The task: Where does the word "through" appear in the data? Copy every line that holds it.

Records provided:
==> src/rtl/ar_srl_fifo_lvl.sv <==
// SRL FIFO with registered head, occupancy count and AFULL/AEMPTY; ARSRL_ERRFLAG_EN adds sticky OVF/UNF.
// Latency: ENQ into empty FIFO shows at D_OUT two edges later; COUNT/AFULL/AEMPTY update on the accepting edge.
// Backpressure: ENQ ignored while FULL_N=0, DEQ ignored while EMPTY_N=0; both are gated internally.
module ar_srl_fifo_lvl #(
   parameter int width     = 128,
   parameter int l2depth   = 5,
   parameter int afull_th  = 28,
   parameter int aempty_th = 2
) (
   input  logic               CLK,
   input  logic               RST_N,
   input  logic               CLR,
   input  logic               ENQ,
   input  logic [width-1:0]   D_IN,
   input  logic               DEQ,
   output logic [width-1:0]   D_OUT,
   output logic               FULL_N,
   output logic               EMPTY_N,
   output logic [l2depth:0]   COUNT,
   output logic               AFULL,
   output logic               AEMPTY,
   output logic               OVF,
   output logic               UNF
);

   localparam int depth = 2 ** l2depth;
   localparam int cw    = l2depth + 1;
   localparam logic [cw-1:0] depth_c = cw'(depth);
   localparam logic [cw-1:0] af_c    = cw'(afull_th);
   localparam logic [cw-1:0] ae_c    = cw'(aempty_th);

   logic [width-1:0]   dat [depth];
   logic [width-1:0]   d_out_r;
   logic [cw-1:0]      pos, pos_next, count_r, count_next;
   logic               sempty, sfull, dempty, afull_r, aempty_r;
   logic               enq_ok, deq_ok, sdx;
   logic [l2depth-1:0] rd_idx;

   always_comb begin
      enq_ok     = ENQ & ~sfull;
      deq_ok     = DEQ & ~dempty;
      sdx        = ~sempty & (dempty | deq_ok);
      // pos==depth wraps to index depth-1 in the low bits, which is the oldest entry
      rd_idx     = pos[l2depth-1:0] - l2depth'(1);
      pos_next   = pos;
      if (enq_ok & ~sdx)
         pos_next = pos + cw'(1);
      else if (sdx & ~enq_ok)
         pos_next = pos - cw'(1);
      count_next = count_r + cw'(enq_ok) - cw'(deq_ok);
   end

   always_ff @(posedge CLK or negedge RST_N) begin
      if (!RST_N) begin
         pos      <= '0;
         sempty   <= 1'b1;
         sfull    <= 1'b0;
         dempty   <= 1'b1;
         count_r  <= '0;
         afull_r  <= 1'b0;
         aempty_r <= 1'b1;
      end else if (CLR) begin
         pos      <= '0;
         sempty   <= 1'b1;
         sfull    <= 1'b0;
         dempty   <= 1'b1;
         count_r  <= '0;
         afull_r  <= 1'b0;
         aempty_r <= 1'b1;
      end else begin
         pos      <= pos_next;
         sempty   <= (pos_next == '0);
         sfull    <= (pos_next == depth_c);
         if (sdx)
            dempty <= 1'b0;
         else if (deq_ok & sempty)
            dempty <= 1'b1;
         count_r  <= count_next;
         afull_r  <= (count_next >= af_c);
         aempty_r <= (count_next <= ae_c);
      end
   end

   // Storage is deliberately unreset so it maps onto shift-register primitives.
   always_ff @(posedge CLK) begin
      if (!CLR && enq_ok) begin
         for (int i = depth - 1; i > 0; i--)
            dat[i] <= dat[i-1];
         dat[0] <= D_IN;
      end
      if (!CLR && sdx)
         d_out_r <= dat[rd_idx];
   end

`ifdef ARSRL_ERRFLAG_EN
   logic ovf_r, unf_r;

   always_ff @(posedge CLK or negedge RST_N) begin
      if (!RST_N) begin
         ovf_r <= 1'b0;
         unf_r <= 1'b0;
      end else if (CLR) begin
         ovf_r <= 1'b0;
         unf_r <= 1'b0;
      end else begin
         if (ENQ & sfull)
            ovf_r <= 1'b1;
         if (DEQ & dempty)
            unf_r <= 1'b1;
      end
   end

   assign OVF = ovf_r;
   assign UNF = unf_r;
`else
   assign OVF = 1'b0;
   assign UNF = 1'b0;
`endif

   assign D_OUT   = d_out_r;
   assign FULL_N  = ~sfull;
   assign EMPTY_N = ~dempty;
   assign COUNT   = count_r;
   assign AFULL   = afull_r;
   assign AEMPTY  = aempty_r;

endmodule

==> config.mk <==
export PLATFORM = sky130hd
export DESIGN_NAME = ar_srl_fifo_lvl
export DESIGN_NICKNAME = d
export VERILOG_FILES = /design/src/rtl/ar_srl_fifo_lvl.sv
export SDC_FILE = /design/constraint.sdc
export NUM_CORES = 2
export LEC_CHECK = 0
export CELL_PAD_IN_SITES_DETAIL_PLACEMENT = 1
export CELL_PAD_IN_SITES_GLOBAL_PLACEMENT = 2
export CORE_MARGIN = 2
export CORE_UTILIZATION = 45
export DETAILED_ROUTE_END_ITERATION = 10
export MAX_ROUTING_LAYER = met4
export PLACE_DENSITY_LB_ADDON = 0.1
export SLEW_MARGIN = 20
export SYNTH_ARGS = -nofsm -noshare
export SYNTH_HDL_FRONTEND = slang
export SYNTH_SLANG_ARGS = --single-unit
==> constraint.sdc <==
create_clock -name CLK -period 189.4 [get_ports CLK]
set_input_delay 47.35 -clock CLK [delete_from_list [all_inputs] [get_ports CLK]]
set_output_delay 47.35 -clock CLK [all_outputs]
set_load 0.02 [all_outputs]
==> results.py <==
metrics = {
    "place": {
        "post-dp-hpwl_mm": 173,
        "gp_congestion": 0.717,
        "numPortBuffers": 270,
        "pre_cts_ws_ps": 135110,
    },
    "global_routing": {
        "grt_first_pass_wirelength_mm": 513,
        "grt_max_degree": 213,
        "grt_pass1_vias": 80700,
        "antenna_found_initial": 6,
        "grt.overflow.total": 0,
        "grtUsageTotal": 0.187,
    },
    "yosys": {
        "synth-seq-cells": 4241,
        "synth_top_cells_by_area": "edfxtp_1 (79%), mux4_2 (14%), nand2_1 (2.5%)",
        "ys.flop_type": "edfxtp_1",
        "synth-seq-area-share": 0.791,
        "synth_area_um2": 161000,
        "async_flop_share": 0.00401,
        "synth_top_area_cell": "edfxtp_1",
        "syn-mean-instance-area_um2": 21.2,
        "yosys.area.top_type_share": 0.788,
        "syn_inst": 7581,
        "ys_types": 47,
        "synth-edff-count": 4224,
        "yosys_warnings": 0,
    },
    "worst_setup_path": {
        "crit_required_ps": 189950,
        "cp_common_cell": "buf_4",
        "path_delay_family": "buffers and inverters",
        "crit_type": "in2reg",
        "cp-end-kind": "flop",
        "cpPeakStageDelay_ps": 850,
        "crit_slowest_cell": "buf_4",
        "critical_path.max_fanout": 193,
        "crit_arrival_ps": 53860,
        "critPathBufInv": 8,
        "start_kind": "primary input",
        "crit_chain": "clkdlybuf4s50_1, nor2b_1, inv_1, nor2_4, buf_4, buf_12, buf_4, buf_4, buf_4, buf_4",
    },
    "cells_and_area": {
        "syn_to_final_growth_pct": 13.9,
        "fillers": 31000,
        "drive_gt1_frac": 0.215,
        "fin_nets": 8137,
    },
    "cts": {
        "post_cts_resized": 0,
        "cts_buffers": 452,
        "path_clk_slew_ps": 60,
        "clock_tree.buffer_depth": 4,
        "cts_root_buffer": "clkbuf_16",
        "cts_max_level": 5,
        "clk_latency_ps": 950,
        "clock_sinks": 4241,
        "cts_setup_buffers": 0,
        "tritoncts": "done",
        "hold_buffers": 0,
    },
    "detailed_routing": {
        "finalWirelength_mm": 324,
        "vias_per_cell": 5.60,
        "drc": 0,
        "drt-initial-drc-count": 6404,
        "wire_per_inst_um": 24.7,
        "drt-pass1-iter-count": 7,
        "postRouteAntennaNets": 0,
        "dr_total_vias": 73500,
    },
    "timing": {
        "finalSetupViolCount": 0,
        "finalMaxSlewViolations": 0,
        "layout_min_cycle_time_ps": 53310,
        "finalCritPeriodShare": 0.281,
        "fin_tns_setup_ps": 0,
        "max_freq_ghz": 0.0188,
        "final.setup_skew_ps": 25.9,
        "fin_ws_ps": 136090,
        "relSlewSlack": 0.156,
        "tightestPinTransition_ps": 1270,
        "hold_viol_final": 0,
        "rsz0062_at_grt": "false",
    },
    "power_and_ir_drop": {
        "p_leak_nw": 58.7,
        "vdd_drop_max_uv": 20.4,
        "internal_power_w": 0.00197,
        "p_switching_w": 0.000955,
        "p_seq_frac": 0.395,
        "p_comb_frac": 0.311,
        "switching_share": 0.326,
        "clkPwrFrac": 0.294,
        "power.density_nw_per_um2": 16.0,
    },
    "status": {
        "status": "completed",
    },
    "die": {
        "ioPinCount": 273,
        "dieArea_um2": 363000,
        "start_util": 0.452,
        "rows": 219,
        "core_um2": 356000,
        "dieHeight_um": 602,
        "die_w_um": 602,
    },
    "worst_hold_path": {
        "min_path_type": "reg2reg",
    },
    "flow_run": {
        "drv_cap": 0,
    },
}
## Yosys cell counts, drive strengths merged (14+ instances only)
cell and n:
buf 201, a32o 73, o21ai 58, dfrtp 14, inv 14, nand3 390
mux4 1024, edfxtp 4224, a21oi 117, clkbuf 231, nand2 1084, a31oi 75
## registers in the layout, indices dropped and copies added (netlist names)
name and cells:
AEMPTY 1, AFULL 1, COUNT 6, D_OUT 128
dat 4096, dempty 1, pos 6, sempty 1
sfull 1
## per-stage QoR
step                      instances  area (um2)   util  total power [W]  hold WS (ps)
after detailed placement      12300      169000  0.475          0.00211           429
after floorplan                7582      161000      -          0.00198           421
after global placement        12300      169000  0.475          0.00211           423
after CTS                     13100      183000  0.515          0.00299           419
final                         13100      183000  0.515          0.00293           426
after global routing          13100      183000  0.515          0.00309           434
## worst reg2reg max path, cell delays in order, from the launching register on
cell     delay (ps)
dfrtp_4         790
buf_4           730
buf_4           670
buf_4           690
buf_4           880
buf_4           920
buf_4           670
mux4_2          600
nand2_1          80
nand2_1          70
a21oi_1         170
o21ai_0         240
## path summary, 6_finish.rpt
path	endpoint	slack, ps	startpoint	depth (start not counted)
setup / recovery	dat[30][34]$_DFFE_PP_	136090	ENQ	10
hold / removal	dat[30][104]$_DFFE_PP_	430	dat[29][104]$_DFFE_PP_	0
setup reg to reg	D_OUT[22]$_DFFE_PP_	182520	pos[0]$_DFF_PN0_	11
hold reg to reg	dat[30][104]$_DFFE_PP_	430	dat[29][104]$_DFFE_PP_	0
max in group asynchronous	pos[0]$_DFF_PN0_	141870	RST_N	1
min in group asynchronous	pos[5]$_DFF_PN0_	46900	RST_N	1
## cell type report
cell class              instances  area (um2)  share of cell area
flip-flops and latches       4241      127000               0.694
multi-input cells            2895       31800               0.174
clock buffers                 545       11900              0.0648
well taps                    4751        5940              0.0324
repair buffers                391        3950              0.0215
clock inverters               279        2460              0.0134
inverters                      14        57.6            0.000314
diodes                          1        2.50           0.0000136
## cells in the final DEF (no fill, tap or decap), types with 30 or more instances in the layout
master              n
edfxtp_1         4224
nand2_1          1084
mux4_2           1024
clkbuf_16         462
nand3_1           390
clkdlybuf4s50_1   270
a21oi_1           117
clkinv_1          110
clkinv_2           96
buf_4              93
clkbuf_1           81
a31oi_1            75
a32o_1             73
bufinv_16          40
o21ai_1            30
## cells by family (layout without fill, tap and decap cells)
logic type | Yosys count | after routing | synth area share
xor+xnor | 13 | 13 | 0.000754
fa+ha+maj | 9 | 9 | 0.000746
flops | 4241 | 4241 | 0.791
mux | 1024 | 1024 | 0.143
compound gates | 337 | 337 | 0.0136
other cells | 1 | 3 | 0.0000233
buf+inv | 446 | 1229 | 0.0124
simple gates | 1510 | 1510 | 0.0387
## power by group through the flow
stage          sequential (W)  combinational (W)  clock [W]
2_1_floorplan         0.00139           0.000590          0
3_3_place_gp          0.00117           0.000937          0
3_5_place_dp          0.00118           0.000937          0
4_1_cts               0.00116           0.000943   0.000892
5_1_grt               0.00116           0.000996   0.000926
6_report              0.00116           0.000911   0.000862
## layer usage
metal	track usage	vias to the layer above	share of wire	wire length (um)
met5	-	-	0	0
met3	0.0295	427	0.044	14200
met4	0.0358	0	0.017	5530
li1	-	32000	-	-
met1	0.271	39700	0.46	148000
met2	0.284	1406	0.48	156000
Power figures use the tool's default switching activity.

...

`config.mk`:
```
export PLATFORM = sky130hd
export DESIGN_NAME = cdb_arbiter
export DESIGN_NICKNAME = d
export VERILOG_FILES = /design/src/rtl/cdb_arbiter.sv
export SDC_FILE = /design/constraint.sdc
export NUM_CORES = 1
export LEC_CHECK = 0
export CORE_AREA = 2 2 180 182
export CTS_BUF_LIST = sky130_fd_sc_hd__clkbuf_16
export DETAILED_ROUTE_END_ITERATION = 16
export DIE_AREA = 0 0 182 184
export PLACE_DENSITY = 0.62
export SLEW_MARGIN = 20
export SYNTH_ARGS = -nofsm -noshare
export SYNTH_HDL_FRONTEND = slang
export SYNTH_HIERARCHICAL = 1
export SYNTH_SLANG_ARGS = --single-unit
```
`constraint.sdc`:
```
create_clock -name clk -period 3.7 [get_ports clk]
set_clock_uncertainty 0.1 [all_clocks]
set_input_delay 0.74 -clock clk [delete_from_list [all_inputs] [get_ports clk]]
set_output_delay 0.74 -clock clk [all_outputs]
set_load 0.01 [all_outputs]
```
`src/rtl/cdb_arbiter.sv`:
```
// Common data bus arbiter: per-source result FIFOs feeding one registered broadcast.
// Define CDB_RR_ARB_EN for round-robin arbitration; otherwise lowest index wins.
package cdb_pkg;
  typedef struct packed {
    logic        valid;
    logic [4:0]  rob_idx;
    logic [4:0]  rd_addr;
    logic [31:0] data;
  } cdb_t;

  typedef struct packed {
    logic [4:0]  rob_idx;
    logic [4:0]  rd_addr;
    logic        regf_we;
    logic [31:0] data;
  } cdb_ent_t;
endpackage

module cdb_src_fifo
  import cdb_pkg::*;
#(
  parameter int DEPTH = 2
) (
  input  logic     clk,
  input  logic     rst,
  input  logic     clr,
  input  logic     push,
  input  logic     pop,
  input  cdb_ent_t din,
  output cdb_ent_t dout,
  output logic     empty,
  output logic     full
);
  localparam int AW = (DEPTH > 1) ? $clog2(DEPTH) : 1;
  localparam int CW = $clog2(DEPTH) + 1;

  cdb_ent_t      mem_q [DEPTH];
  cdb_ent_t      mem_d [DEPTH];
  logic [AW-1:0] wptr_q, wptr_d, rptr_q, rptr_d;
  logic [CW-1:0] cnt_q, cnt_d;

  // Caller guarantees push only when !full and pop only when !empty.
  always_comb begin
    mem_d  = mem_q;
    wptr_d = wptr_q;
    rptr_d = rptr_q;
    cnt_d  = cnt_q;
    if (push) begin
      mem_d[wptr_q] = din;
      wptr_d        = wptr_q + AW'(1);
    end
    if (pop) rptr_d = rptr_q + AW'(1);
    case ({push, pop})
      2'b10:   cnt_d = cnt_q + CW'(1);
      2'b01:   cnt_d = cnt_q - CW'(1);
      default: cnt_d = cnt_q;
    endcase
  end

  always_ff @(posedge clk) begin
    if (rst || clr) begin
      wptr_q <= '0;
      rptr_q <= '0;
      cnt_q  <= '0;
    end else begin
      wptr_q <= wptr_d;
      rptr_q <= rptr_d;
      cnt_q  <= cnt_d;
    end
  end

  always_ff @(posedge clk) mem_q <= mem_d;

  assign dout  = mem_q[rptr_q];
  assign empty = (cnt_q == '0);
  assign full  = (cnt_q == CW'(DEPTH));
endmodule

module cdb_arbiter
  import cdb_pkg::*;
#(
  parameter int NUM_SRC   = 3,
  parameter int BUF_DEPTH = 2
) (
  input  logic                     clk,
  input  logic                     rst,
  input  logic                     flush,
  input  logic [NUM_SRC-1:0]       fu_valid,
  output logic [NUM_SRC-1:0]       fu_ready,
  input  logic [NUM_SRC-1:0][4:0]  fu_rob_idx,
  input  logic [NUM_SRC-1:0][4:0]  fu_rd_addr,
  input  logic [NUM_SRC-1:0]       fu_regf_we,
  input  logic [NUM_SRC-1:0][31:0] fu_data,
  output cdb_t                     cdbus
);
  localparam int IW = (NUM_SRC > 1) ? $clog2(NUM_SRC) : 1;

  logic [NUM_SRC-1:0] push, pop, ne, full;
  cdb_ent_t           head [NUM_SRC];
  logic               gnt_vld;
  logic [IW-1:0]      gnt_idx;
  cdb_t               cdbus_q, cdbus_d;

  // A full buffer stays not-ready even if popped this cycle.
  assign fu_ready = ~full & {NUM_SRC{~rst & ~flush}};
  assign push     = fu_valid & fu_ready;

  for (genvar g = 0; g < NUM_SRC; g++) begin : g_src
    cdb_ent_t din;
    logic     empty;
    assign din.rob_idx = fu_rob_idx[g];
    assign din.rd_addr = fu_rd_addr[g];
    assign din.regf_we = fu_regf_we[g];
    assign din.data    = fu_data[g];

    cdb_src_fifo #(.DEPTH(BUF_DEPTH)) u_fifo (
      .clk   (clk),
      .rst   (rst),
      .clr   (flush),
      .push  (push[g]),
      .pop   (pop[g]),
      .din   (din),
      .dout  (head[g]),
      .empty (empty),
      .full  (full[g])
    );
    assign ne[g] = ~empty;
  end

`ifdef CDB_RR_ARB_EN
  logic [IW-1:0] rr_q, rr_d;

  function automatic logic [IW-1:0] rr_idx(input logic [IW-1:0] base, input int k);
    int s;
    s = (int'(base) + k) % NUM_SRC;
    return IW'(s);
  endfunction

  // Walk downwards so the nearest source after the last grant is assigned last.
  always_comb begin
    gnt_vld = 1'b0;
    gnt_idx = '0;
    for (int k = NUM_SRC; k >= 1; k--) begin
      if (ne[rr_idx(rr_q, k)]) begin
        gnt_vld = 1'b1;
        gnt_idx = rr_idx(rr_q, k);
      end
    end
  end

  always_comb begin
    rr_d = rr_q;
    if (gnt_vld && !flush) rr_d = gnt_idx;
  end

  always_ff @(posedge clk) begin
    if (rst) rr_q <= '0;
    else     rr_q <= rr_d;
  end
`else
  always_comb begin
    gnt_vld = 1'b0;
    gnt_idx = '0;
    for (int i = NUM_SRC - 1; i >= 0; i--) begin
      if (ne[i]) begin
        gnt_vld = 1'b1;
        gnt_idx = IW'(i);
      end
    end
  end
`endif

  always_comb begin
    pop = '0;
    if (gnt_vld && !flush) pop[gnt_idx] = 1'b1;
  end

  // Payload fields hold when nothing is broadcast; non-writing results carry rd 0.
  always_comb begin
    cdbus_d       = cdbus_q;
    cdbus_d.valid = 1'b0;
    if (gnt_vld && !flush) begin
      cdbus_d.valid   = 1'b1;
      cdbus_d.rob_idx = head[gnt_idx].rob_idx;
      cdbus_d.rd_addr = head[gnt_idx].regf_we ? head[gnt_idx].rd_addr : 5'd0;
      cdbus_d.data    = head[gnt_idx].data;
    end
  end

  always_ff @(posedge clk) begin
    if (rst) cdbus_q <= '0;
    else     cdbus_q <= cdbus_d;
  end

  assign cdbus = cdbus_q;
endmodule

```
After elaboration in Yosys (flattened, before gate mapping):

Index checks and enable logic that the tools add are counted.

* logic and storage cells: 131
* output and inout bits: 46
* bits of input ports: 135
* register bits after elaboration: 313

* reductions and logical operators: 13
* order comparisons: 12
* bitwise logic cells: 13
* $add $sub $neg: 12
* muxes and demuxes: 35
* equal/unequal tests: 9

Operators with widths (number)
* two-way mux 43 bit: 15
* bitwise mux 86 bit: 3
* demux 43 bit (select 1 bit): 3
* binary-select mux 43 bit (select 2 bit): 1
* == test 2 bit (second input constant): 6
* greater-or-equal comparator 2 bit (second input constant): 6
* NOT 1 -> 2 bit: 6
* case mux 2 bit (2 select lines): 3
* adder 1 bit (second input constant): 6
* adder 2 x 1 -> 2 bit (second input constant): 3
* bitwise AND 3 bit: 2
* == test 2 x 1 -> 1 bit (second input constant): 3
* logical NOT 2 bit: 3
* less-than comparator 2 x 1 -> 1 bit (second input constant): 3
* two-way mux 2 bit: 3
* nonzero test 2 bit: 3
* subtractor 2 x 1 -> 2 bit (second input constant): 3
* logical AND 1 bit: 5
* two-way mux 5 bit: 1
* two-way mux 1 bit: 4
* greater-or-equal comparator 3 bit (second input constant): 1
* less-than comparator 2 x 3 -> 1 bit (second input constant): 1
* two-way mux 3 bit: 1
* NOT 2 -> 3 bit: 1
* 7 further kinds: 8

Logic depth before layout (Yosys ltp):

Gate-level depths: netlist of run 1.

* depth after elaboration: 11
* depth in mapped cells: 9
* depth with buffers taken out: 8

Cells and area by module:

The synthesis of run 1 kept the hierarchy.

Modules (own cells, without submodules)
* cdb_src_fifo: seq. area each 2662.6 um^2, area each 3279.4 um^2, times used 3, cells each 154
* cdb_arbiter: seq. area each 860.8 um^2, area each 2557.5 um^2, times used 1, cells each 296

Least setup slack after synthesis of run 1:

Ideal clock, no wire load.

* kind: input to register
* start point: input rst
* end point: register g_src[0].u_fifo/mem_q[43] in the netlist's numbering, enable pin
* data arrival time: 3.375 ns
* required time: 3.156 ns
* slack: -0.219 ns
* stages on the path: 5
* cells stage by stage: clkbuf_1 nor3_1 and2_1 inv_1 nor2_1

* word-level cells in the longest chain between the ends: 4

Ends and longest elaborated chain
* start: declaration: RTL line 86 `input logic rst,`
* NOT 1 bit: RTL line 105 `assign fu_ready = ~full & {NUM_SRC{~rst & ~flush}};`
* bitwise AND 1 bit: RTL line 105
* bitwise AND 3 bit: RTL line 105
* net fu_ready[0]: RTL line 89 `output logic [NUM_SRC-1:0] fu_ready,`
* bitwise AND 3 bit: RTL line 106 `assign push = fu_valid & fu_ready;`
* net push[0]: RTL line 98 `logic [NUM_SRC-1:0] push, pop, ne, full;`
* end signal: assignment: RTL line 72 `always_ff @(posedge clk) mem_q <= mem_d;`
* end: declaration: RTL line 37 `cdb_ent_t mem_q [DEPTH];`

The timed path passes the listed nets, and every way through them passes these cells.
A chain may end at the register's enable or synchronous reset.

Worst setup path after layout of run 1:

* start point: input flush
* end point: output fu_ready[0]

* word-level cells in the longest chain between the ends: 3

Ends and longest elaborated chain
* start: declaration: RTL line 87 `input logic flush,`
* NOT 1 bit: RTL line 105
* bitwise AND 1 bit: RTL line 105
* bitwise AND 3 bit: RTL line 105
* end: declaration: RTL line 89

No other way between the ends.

Solution to this problem:
## power by group through the flow
The timed path passes the listed nets, and every way through them passes these cells.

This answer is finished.